#### Exercise brief:
Return, word for word, only the lines of the data below that lie between the line with "synthesis step: 5" and the line with "Period: 5.52 ns", those two lines included.

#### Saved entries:
►

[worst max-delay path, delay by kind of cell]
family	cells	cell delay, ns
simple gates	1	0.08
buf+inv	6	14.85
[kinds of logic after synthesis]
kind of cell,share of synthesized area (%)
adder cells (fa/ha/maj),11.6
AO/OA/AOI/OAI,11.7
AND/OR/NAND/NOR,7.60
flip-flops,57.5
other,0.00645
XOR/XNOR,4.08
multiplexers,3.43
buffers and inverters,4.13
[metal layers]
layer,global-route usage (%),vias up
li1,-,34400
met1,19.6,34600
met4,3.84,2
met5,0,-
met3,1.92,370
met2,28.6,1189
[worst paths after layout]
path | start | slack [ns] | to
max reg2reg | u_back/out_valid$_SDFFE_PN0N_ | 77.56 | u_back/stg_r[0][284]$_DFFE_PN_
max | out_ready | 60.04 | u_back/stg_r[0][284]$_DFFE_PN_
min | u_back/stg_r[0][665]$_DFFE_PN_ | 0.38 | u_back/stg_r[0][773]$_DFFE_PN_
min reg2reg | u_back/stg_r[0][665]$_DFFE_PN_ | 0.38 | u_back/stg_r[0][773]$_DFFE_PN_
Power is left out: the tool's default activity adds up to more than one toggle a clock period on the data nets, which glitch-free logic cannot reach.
==> config.mk <==
export PLATFORM = sky130hd
export DESIGN_NAME = led_color_point_sequencer_core
export DESIGN_NICKNAME = d
export VERILOG_FILES = /design/src/hw/rtl/led_cps_pkg.sv /design/src/hw/rtl/led_cps_table.sv /design/src/hw/rtl/led_cps_step.sv /design/src/hw/rtl/led_cps_skid.sv /design/src/hw/rtl/led_color_point_sequencer_core.sv
export SDC_FILE = /design/constraint.sdc
export NUM_CORES = 2
export LEC_CHECK = 0
export ABC_CLOCK_PERIOD_IN_PS = 7800
export BUFFER_PORTS_ARGS = -buffer_cell sky130_fd_sc_hd__buf_4
export CAP_MARGIN = 30
export CORE_UTILIZATION = 29
export DETAILED_ROUTE_END_ITERATION = 7
export PLACE_DENSITY_LB_ADDON = 0.2
export SLEW_MARGIN = 10
export SYNTH_ARGS = -nofsm -noshare
export SYNTH_HDL_FRONTEND = slang
export SYNTH_HIERARCHICAL = 1
export SYNTH_SLANG_ARGS = --single-unit
==> constraint.sdc <==
create_clock -name i_clk -period 7.8 [get_ports i_clk]
set_clock_uncertainty 0.15 [all_clocks]
set_input_delay 0.78 -clock i_clk [delete_from_list [all_inputs] [get_ports i_clk]]
set_output_delay 0.78 -clock i_clk [all_outputs]
set_load 0.05 [all_outputs]
[src/design/crc8c_pkg.sv]
`timescale 1ns / 1ps
// ----------------------------------------------------------------------------
// crc8c_pkg: shared types and functions of the configurable CRC-8 block
// Holds the configuration bundle, register indexes and the per-byte CRC step.
// ----------------------------------------------------------------------------
package crc8c_pkg;

    localparam int unsigned DATA_W = 8;
    localparam int unsigned CRC_W  = 8;
    localparam int unsigned IDX_W  = 2;

    // Configuration register indexes
    typedef enum logic [IDX_W-1:0] {
        REG_POLYNOMIAL    = 2'd0,
        REG_INITIAL_VALUE = 2'd1,
        REG_MSB_FIRST     = 2'd2
    } cfg_index_t;

    localparam logic [CRC_W-1:0] POLY_RESET = 8'h07;
    localparam logic [CRC_W-1:0] INIT_RESET = 8'h00;
    localparam logic             MSBF_RESET = 1'b1;

    // Configuration bundle passed from the register file to the CRC core
    typedef struct packed {
        logic [CRC_W-1:0] polynomial;
        logic [CRC_W-1:0] initial_value;
        logic             msb_first;
    } crc_cfg_t;

    // Bit reversal of one byte (pure wiring)
    function automatic logic [CRC_W-1:0] reverse8(input logic [CRC_W-1:0] v);
        logic [CRC_W-1:0] r;
        r = '0;
        for (int i = 0; i < CRC_W; i++) begin
            r[i] = v[CRC_W-1-i];
        end
        return r;
    endfunction

    // One byte through the CRC: XOR in the byte, then eight bit steps
    function automatic logic [CRC_W-1:0] crc_byte(input logic [CRC_W-1:0]  crc,
                                                 input logic [DATA_W-1:0] data,
                                                 input crc_cfg_t          cfg);
        logic [CRC_W-1:0] r;
        logic [CRC_W-1:0] rpoly;
        r     = crc ^ data;
        rpoly = reverse8(cfg.polynomial);
        for (int i = 0; i < DATA_W; i++) begin
            if (cfg.msb_first) begin
                r = r[CRC_W-1] ? ({r[CRC_W-2:0], 1'b0} ^ cfg.polynomial)
                               : {r[CRC_W-2:0], 1'b0};
            end else begin
                r = r[0] ? ({1'b0, r[CRC_W-1:1]} ^ rpoly)
                         : {1'b0, r[CRC_W-1:1]};
            end
        end
        return r;
    endfunction

endpackage

[src/design/crc8_configurable_bitwise.sv]
`timescale 1ns / 1ps
// ----------------------------------------------------------------------------
// crc8_configurable_bitwise: CRC-8 with configurable polynomial, seed, order
//
//   port group | direction | contents
//   s_*        | in        | tdata = data_byte[7:0], tuser = first_byte,
//              |           | tlast = last_byte
//   m_*        | out       | tdata = crc_value[7:0], one word per last byte
//   cfg_*      | in        | 0 polynomial, 1 initial_value, 2 msb_first
//
// One word per cycle sustained while no stalled result holds a tlast word;
// a last byte's CRC goes from the input register through the CRC network
// into the result register. The CRC network is a single XOR tree per byte
// between those two registers.
// Reset is synchronous (aresetn low); the CRC register clears to zero and
// the configuration returns to poly 0x07, seed 0x00, MSB first.
// A stalled result holds the output register; words without tlast keep
// flowing past it, and a tlast word waits in the input register.
// ----------------------------------------------------------------------------
module crc8_configurable_bitwise (
    input  logic                         aclk,
    input  logic                         aresetn,
    // input stream
    input  logic                         s_tvalid,
    output logic                         s_tready,
    input  logic [crc8c_pkg::DATA_W-1:0] s_tdata,  // [7:0] data_byte
    input  logic                         s_tuser,  // [0] first_byte
    input  logic                         s_tlast,
    // result stream
    output logic                         m_tvalid,
    input  logic                         m_tready,
    output logic [crc8c_pkg::CRC_W-1:0]  m_tdata,  // [7:0] crc_value
    // configuration
    input  logic                         cfg_we,
    input  logic [crc8c_pkg::IDX_W-1:0]  cfg_index,
    input  logic [crc8c_pkg::CRC_W-1:0]  cfg_data
);
    import crc8c_pkg::*;

    crc_cfg_t          cfg_reg;
    logic              in_valid_reg;
    logic [DATA_W-1:0] in_data_reg;
    logic              in_first_reg;
    logic              in_last_reg;
    logic              out_valid_reg;
    logic [CRC_W-1:0]  out_data_reg;
    logic              out_free;
    logic              advance;
    logic [CRC_W-1:0]  crc_value;

    // Configuration registers
    always_ff @(posedge aclk) begin
        if (!aresetn) begin
            cfg_reg.polynomial    <= POLY_RESET;
            cfg_reg.initial_value <= INIT_RESET;
            cfg_reg.msb_first     <= MSBF_RESET;
        end else if (cfg_we) begin
            case (cfg_index_t'(cfg_index))
                REG_POLYNOMIAL:    cfg_reg.polynomial    <= cfg_data;
                REG_INITIAL_VALUE: cfg_reg.initial_value <= cfg_data;
                REG_MSB_FIRST:     cfg_reg.msb_first     <= cfg_data[0];
                default: ;
            endcase
        end
    end

    // Flow control: a word leaves the input register unless it carries a
    // result and the output register is still occupied
    assign out_free = !out_valid_reg || m_tready;
    assign advance  = in_valid_reg && (!in_last_reg || out_free);
    assign s_tready = !in_valid_reg || advance;

    // Input register
    always_ff @(posedge aclk) begin
        if (!aresetn) begin
            in_valid_reg <= 1'b0;
        end else if (s_tready) begin
            in_valid_reg <= s_tvalid;
        end
    end

    always_ff @(posedge aclk) begin
        if (s_tready && s_tvalid) begin
            in_data_reg  <= s_tdata;
            in_first_reg <= s_tuser;
            in_last_reg  <= s_tlast;
        end
    end

    crc8c_core u_core (
        .aclk    (aclk),
        .aresetn (aresetn),
        .step_en (advance),
        .data    (in_data_reg),
        .first   (in_first_reg),
        .cfg     (cfg_reg),
        .crc_out (crc_value)
    );

    // Output register
    always_ff @(posedge aclk) begin
        if (!aresetn) begin
            out_valid_reg <= 1'b0;
        end else if (out_free) begin
            out_valid_reg <= advance && in_last_reg;
        end
    end

    always_ff @(posedge aclk) begin
        if (out_free && advance && in_last_reg) begin
            out_data_reg <= crc_value;
        end
    end

    assign m_tvalid = out_valid_reg;
    assign m_tdata  = out_data_reg;

    // A tlast word never advances over an occupied, stalled result
    a_no_overwrite: assert property (@(posedge aclk) disable iff (!aresetn)
        (in_valid_reg && in_last_reg && m_tvalid && !m_tready) |-> !advance)
        else $error("result overwritten while stalled");

    // A new result comes only from a tlast word that advanced
    a_result_source: assert property (@(posedge aclk) disable iff (!aresetn)
        $rose(m_tvalid) |-> $past(advance && in_last_reg))
        else $error("result without a last word");

    // The result register takes exactly the CRC of the advancing last word
    a_result_value: assert property (@(posedge aclk) disable iff (!aresetn)
        (advance && in_last_reg && out_free) |=> (m_tvalid && m_tdata == $past(crc_value)))
        else $error("result value mismatch");

endmodule

[src/design/crc8c_core.sv]
`timescale 1ns / 1ps
// ----------------------------------------------------------------------------
// crc8c_core: running CRC register and byte update network
// Folds one registered byte per enabled cycle into the running CRC.
// ----------------------------------------------------------------------------
module crc8c_core (
    input  logic                         aclk,
    input  logic                         aresetn,
    input  logic                         step_en,
    input  logic [crc8c_pkg::DATA_W-1:0] data,
    input  logic                         first,
    input  crc8c_pkg::crc_cfg_t          cfg,
    output logic [crc8c_pkg::CRC_W-1:0]  crc_out
);
    import crc8c_pkg::*;

    logic [CRC_W-1:0] crc_reg;
    logic [CRC_W-1:0] crc_next;

    // Seed on a first word, otherwise continue the running value
    always_comb begin
        crc_next = crc_byte(first ? cfg.initial_value : crc_reg, data, cfg);
    end

    always_ff @(posedge aclk) begin
        if (!aresetn) begin
            crc_reg <= '0;
        end else if (step_en) begin
            crc_reg <= crc_next;
        end
    end

    assign crc_out = crc_next;

endmodule

[config.mk]
export PLATFORM = sky130hd
export DESIGN_NAME = crc8_configurable_bitwise
export DESIGN_NICKNAME = d
export VERILOG_FILES = /design/src/design/crc8c_pkg.sv /design/src/design/crc8_configurable_bitwise.sv /design/src/design/crc8c_core.sv
export SDC_FILE = /design/constraint.sdc
export NUM_CORES = 1
export LEC_CHECK = 0
export ABC_AREA = 0
export BUFFER_PORTS_ARGS = -buffer_cell sky130_fd_sc_hd__buf_2
export CAP_MARGIN = 20
export CORE_MARGIN = 2
export CORE_UTILIZATION = 63
export CTS_CLUSTER_DIAMETER = 80
export DETAILED_ROUTE_END_ITERATION = 6
export PLACE_DENSITY = 0.81
export RECOVER_POWER = 50
export SETUP_SLACK_MARGIN = 0.2
export SLEW_MARGIN = 20
export SYNTH_ARGS = -nofsm -noshare
export SYNTH_HDL_FRONTEND = slang
export SYNTH_HIERARCHICAL = 1
export SYNTH_SLANG_ARGS = --single-unit
export TNS_END_PERCENT = 20
[constraint.sdc]
create_clock -name aclk -period 5.85 [get_ports aclk]
set_clock_uncertainty 0.1 [all_clocks]
set_input_delay 0.2925 -clock aclk [delete_from_list [all_inputs] [get_ports aclk]]
set_output_delay 0.2925 -clock aclk [all_outputs]
set_load 0.02 [all_outputs]
==> results.md <==
• post-cts hold buffer count: 0
• Die Area: 9310 um2
• number of ports placed on the die boundary: 35
• final period utilization: 0.943
• Starting Density: 0.653
• cell taking the most area after synthesis: sky130_fd_sc_hd__xnor2_1
• wire length of the first global-routing pass: 26.1 mm
• average detailed-routed wire length per instance: 20.8 um
• number of distinct library cells after synthesis: 88
• count of input and output buffers: 34
• Layout fillers: 677
• Residual DRC: 0
• hold path startpoint: s_tlast
• number of global-route vias before repair: 5151
• Routed Wire Length: 16.6 mm
• unrepaired setup endpoints after global routing: false
• number of flip-flops under the largest register name: 17
• largest fanout of any net on the critical path: 9
• Yosys warnings: 6
• total congestion overflow: 0
• all-layer global routing usage: 0.367
• number of max-capacitance violations reported: 0
• Post-Synthesis Mean Instance Area: 7.98 um2
• Clock Tree Buf Depth: 2
• count of mapped cells out of synthesis: 675
• top cell type's share of synthesized area: 0.106
• Data arrival, critical path: 5.46 ns
• fraction of layout instances using a drive strength above 1: 0.162
• RD Place Congestion: 0.991
• area growth from synthesis to final layout: 8.82%
• run status: finished, final reports clean
• start-to-end type of the worst setup path: flop to flop
• detail-routed via count per cell: 6.93
• final setup vio count: 0
• register bit total from synthesis: 45
• area taken by multi-input logic gates: 4120 um2
• peak supply drop: 238 uV
• number of nets in the final layout: 721
• startpoint type of the worst setup path: flop
• die height: 96.5 um
• class of the most critical hold timing path: input port to flop
• Num Clock Sinks: 45
• root buf cell: sky130_fd_sc_hd__clkbuf_8
• final hold violation count: 0
• Achievable Freq: 0.181 GHz
• CTS H-Tree Depth: 2
• Clk Latency, worst-skew pair: 0.30 ns
• CTS tree: done
• DRT antenna net count: 0
• Die Wd: 96.5 um
• worst-margin pin slew: 1.38 ns
• post-synthesis sequential area ratio: 0.201
• TNS Setup: 0 ns
• Final Max Tran Viols: 0
• EDFF count, synth: 18
• antenna cell count: 0
• initial antenna violation count: 0
• RR Startpoint: in_first_reg
• number of detailed-routing iterations run before antenna repair: 6
• pin count of the biggest net entering global routing: 46
• Post-Synthesis Net Count: 700
• total cell area at the placement stage: 5670 um2
• vias after detailed routing: 5559
• Sequential cell area: 1080 um2
• Critical Path Sink Type: flop
• Crit. Startpoint: in_first_reg
• ys flop type: sky130_fd_sc_hd__dfxtp_1
• share of synthesized registers carrying an async set or reset: 0
• Placeable Area: 8260 um2
• number of buffers added by the clock tree synthesis step: 5
• combined area of all synthesized cells: 5390 um2
• total non-filler cell area in the finished layout: 5860 um2
• worst relative slew slack: 0.0820
• clock input transition at the sequential cells of the worst setup and hold paths: 0.09 ns
• leading cell types by total area after synthesis: sky130_fd_sc_hd__xnor2_1 11%, sky130_fd_sc_hd__dfxtp_1 10%, sky130_fd_sc_hd__edfxtp_1 10%, sky130_fd_sc_hd__mux2i_1 6.5%, sky130_fd_sc_hd__nand2_1 6.3%
• PwrDens: 254 nW/um2
• detailed placement HPWL: 12.1 mm
• Final Critical Period: 5.52 ns
• Critical Path RT: 5.80 ns
• Core Rows: 33
• leak pwr: 2.24 nW
• Detailed Route Iter0 Violations: 648
-- metal layers --
metal | vias up | share of wire | GRT usage
li1 | 2515 | - | -
met1 | 2630 | 0.40 | 0.486
met2 | 345 | 0.46 | 0.598
met3 | 69 | 0.096 | 0.0543
met4 | 0 | 0.042 | 0.151
met5 | - | 0 | 0
-- cells in the final DEF, fill, tap and decap left out, types with 5 or more instances in the layout --
master / count
sky130_fd_sc_hd__a22oi_1: 5
sky130_fd_sc_hd__xnor2_1: 63
sky130_fd_sc_hd__xnor3_1: 7
sky130_fd_sc_hd__nand4_1: 7
sky130_fd_sc_hd__a31oi_1: 10
sky130_fd_sc_hd__mux2i_1: 34
sky130_fd_sc_hd__and3_1: 7
sky130_fd_sc_hd__xor2_1: 17
sky130_fd_sc_hd__o31ai_1: 9
sky130_fd_sc_hd__nor3_1: 12
sky130_fd_sc_hd__nand3_1: 24
sky130_fd_sc_hd__and2_1: 7
sky130_fd_sc_hd__edfxtp_1: 18
sky130_fd_sc_hd__buf_2: 25
sky130_fd_sc_hd__o21ai_1: 10
sky130_fd_sc_hd__clkbuf_1: 9
sky130_fd_sc_hd__dfxtp_1: 25
sky130_fd_sc_hd__nor2b_1: 7
sky130_fd_sc_hd__nor2_1: 36
sky130_fd_sc_hd__buf_4: 30
sky130_fd_sc_hd__clkbuf_8: 5
sky130_fd_sc_hd__o21ai_0: 40
sky130_fd_sc_hd__a21oi_1: 26
sky130_fd_sc_hd__nand2_1: 91
sky130_fd_sc_hd__a211oi_1: 8
sky130_fd_sc_hd__o211ai_1: 9
sky130_fd_sc_hd__inv_1: 13
sky130_fd_sc_hd__or3_1: 7
sky130_fd_sc_hd__nor4_1: 9
-- kinds of logic (layout without fill, tap and decap cells) --
logic type	count (synthesis)	count (layout)	synth area share
and+or+nand+nor	241	241	0.225
AOI/OAI and AO/OA	183	183	0.241
xor gates and xnor gates	99	99	0.195
buffers and inverters	66	88	0.0534
DFF	45	45	0.201
muxes	41	41	0.0838
-- stage by stage --
stage,instances,worst slack (ns),utilization,total power (W),hold slack (ns)
after floorplan,675,1.12,-,0.00105,0.291
after global placement,791,0.365,0.686,0.00123,0.347
after detailed placement,791,0.192,0.686,0.00124,0.371
after CTS,802,0.404,0.700,0.00144,0.0550
after global routing,802,0.178,0.710,0.00158,0.0469
final,802,0.333,0.710,0.00149,0.0576
-- power breakdown --
part / internal, W / total [W] / switching (W)
clock: 0.0000848 / 0.000195 / 0.000110
sequential: 0.000360 / 0.000383 / 0.0000225
combinational: 0.000371 / 0.000915 / 0.000544
-- cells in the mapped netlist, types with 5 or more instances --
master                     number
sky130_fd_sc_hd__nand2_1       91
sky130_fd_sc_hd__and3_1         7
sky130_fd_sc_hd__buf_1          7
sky130_fd_sc_hd__clkbuf_1      32
sky130_fd_sc_hd__nor2_1        37
sky130_fd_sc_hd__a31oi_1       10
sky130_fd_sc_hd__a21oi_1       26
sky130_fd_sc_hd__or3_1          7
sky130_fd_sc_hd__a211oi_2       5
sky130_fd_sc_hd__edfxtp_1      18
sky130_fd_sc_hd__mux2i_1       35
sky130_fd_sc_hd__dfxtp_1       27
sky130_fd_sc_hd__and2_1         7
sky130_fd_sc_hd__nand3_1       24
sky130_fd_sc_hd__o211ai_1       9
sky130_fd_sc_hd__nor4_1         9
sky130_fd_sc_hd__o31ai_1       10
sky130_fd_sc_hd__o21ai_1        9
sky130_fd_sc_hd__nor2b_1        7
sky130_fd_sc_hd__xnor2_1       65
sky130_fd_sc_hd__xor2_1        19
sky130_fd_sc_hd__nand4_1        7
sky130_fd_sc_hd__xnor3_1        7
sky130_fd_sc_hd__inv_1         13
sky130_fd_sc_hd__nor3_1        12
sky130_fd_sc_hd__o21ai_0       42
sky130_fd_sc_hd__a211oi_1       8
sky130_fd_sc_hd__a22oi_1        5
-- worst paths after layout --
path	to	slack, ns	cells after the start
setup / recovery	m_tdata[1]	0.33	17
setup reg to reg	m_tdata[1]	0.33	17
hold reg to reg	cfg_reg[3]	0.39	2
hold / removal	in_last_reg	0.06	1
-- critical path: stages, from the launching register on --
cell and delay [ns]:
sky130_fd_sc_hd__edfxtp_1 0.39, sky130_fd_sc_hd__buf_4 0.18, sky130_fd_sc_hd__buf_4 0.14, sky130_fd_sc_hd__mux2i_2 0.19, sky130_fd_sc_hd__xnor2_1 0.52, sky130_fd_sc_hd__nand3_1 0.24
sky130_fd_sc_hd__and4b_1 0.29, sky130_fd_sc_hd__nor4_1 0.40, sky130_fd_sc_hd__xnor3_1 0.43, sky130_fd_sc_hd__or4_1 0.44, sky130_fd_sc_hd__o311ai_2 0.14, sky130_fd_sc_hd__and3_1 0.43
sky130_fd_sc_hd__a211oi_1 0.12, sky130_fd_sc_hd__o31ai_2 0.43, sky130_fd_sc_hd__o31ai_1 0.14, sky130_fd_sc_hd__nor4bb_1 0.30, sky130_fd_sc_hd__or3_1 0.27, sky130_fd_sc_hd__nand2_1 0.11
-- area by class of cell --
cell class / instances / share of cell area
Timing Repair Buffer: 64 / 0.0655
Tap cell: 105 / 0.0224
Inverter: 16 / 0.0102
Multi-Input combinational cell: 564 / 0.702
Clock buffer: 5 / 0.0117
Clock inverter: 3 / 0.00363
Sequential cell: 45 / 0.185
-- what timing repair did --
item / CTS / global route
buffers inserted: 3 / 0
endpoints found under the setup margin: 1 / 16
pin swaps: 0 / 0
resized for setup: 0 / 17
No activity file was read; power rests on OpenSTA's default activity.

◄

#### Answer for the task:
• number of buffers added by the clock tree synthesis step: 5
• combined area of all synthesized cells: 5390 um2
• total non-filler cell area in the finished layout: 5860 um2
• worst relative slew slack: 0.0820
• clock input transition at the sequential cells of the worst setup and hold paths: 0.09 ns
• leading cell types by total area after synthesis: sky130_fd_sc_hd__xnor2_1 11%, sky130_fd_sc_hd__dfxtp_1 10%, sky130_fd_sc_hd__edfxtp_1 10%, sky130_fd_sc_hd__mux2i_1 6.5%, sky130_fd_sc_hd__nand2_1 6.3%
• PwrDens: 254 nW/um2
• detailed placement HPWL: 12.1 mm
• Final Critical Period: 5.52 ns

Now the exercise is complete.